Stored data entries:

^^^^^^^^^^^^^^^^

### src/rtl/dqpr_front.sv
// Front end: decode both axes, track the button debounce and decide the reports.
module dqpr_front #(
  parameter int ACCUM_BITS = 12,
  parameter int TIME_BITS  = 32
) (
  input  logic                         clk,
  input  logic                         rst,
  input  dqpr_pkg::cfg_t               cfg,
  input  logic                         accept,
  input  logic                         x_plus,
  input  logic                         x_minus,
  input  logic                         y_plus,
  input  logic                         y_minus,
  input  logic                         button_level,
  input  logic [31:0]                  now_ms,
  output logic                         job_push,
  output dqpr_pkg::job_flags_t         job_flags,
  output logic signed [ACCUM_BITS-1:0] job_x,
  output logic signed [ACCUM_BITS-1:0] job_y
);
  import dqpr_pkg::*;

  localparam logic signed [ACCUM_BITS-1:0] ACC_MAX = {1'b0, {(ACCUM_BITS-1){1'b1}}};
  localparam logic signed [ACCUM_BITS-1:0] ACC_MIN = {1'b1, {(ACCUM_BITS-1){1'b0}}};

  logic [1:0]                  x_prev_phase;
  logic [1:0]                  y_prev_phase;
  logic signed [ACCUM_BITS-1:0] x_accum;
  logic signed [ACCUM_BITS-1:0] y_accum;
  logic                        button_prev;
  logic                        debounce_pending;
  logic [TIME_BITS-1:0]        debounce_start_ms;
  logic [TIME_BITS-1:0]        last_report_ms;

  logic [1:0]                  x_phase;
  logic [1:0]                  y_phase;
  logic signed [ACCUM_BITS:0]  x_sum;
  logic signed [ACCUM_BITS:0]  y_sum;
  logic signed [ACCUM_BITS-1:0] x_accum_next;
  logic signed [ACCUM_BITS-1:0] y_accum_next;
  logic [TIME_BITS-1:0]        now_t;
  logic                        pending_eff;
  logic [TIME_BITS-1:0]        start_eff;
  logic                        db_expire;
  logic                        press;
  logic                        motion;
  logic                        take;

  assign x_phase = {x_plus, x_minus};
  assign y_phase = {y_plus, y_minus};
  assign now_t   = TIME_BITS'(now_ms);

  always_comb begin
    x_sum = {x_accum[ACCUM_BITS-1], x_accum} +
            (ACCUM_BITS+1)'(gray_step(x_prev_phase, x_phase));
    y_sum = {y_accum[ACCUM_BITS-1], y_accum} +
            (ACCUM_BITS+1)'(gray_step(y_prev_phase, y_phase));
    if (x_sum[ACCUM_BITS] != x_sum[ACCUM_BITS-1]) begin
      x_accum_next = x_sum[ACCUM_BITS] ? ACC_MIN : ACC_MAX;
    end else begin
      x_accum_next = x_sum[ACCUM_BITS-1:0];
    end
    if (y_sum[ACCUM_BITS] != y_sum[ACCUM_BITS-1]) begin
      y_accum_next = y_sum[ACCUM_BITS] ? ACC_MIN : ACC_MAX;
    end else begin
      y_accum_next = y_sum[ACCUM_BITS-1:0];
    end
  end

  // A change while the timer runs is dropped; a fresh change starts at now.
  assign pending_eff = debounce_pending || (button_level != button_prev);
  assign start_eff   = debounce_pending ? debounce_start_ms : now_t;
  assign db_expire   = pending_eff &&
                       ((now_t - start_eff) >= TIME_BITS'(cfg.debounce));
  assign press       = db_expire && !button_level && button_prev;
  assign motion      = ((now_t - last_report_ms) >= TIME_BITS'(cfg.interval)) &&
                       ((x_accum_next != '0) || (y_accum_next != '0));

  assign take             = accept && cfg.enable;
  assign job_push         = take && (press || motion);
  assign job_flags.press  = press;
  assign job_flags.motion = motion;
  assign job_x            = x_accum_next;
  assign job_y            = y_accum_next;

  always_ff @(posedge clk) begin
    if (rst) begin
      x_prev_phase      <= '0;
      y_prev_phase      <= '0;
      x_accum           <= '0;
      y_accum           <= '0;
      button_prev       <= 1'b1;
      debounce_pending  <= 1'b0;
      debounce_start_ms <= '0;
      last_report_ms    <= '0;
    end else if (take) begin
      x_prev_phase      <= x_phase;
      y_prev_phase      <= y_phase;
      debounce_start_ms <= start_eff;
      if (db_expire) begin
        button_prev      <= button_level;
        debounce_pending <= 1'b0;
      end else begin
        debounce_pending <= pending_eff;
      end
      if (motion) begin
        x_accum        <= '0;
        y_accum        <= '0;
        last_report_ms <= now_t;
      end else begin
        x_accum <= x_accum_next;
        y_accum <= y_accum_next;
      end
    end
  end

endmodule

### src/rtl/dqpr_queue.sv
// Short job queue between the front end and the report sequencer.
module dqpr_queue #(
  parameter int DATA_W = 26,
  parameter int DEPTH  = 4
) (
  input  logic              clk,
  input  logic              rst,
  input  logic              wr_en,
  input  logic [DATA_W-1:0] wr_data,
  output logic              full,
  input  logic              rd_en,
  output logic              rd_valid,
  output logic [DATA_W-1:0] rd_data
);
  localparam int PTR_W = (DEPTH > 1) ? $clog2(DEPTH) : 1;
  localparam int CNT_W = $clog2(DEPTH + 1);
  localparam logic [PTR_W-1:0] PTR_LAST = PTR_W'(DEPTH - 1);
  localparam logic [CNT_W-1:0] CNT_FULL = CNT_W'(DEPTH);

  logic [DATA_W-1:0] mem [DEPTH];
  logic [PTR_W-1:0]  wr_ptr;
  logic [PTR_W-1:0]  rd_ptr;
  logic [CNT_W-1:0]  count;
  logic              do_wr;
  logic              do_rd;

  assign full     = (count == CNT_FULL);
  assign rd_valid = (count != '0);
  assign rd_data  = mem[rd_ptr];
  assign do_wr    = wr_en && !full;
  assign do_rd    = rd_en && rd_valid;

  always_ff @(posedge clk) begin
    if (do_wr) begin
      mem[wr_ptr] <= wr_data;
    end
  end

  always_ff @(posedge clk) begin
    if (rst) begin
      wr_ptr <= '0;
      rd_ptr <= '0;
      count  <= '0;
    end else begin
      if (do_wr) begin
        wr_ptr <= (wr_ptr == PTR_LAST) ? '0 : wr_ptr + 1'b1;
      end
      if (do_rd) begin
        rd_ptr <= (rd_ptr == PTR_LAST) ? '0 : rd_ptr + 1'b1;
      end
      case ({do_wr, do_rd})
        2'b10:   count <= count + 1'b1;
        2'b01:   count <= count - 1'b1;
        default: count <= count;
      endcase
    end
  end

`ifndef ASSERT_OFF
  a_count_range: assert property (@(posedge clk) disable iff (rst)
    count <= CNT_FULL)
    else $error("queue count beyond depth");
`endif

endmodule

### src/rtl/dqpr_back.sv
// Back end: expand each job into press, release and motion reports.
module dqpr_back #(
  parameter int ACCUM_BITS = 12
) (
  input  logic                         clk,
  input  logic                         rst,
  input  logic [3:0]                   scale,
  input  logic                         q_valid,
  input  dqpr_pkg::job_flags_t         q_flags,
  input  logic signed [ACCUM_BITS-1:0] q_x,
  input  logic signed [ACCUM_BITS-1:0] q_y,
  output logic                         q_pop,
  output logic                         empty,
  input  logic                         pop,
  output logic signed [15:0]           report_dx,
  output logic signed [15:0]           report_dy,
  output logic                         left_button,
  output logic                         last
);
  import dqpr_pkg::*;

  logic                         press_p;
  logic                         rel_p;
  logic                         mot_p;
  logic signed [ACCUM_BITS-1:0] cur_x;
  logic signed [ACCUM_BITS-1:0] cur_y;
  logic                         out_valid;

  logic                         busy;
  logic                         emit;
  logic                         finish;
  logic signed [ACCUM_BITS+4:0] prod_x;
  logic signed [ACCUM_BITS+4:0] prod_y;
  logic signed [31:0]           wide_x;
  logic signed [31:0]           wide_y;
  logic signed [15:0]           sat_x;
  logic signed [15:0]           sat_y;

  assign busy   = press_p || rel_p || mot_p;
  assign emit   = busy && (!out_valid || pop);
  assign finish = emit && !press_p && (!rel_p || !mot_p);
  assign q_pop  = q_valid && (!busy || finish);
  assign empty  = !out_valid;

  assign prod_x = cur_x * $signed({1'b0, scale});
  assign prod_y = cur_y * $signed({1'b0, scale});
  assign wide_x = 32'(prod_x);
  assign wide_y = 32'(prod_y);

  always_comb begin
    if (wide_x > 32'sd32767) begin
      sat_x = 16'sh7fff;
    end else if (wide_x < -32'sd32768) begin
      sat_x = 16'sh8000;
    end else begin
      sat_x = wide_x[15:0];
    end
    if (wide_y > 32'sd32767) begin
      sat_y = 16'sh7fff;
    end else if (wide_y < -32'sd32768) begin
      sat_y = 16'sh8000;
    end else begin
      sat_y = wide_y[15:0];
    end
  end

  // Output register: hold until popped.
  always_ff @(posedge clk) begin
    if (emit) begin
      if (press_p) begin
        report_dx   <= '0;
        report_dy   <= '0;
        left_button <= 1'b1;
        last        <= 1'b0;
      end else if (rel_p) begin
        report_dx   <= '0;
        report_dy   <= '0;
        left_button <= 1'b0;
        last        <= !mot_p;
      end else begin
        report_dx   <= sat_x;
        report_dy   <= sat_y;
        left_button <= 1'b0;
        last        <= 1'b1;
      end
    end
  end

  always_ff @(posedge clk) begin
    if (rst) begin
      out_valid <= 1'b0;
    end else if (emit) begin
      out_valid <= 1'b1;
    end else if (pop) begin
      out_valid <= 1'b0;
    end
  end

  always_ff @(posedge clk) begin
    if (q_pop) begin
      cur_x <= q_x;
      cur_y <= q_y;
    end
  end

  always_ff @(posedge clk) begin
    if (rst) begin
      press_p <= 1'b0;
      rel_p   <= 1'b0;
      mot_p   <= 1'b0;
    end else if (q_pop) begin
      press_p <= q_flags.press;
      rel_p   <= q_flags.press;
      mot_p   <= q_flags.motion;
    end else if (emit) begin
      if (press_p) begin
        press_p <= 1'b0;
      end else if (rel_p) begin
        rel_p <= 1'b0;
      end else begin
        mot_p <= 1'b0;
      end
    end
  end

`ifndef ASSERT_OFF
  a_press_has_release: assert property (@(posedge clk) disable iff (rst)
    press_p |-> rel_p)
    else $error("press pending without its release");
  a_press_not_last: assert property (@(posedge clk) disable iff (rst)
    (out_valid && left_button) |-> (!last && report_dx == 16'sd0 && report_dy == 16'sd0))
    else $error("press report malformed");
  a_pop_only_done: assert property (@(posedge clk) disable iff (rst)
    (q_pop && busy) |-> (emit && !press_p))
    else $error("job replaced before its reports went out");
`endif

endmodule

^^^^^^^^^^^^^^^^

What is being asked —
Your answer must be the lines above from the one containing "logic signed [ACCUM_BITS-1:0] x_accum_next;" to the one containing "((now_t - start_eff)", both included, restated word for word.

Response area —
  logic signed [ACCUM_BITS-1:0] x_accum_next;
  logic signed [ACCUM_BITS-1:0] y_accum_next;
  logic [TIME_BITS-1:0]        now_t;
  logic                        pending_eff;
  logic [TIME_BITS-1:0]        start_eff;
  logic                        db_expire;
  logic                        press;
  logic                        motion;
  logic                        take;

  assign x_phase = {x_plus, x_minus};
  assign y_phase = {y_plus, y_minus};
  assign now_t   = TIME_BITS'(now_ms);

  always_comb begin
    x_sum = {x_accum[ACCUM_BITS-1], x_accum} +
            (ACCUM_BITS+1)'(gray_step(x_prev_phase, x_phase));
    y_sum = {y_accum[ACCUM_BITS-1], y_accum} +
            (ACCUM_BITS+1)'(gray_step(y_prev_phase, y_phase));
    if (x_sum[ACCUM_BITS] != x_sum[ACCUM_BITS-1]) begin
      x_accum_next = x_sum[ACCUM_BITS] ? ACC_MIN : ACC_MAX;
    end else begin
      x_accum_next = x_sum[ACCUM_BITS-1:0];
    end
    if (y_sum[ACCUM_BITS] != y_sum[ACCUM_BITS-1]) begin
      y_accum_next = y_sum[ACCUM_BITS] ? ACC_MIN : ACC_MAX;
    end else begin
      y_accum_next = y_sum[ACCUM_BITS-1:0];
    end
  end

  // A change while the timer runs is dropped; a fresh change starts at now.
  assign pending_eff = debounce_pending || (button_level != button_prev);
  assign start_eff   = debounce_pending ? debounce_start_ms : now_t;
  assign db_expire   = pending_eff &&
                       ((now_t - start_eff) >= TIME_BITS'(cfg.debounce));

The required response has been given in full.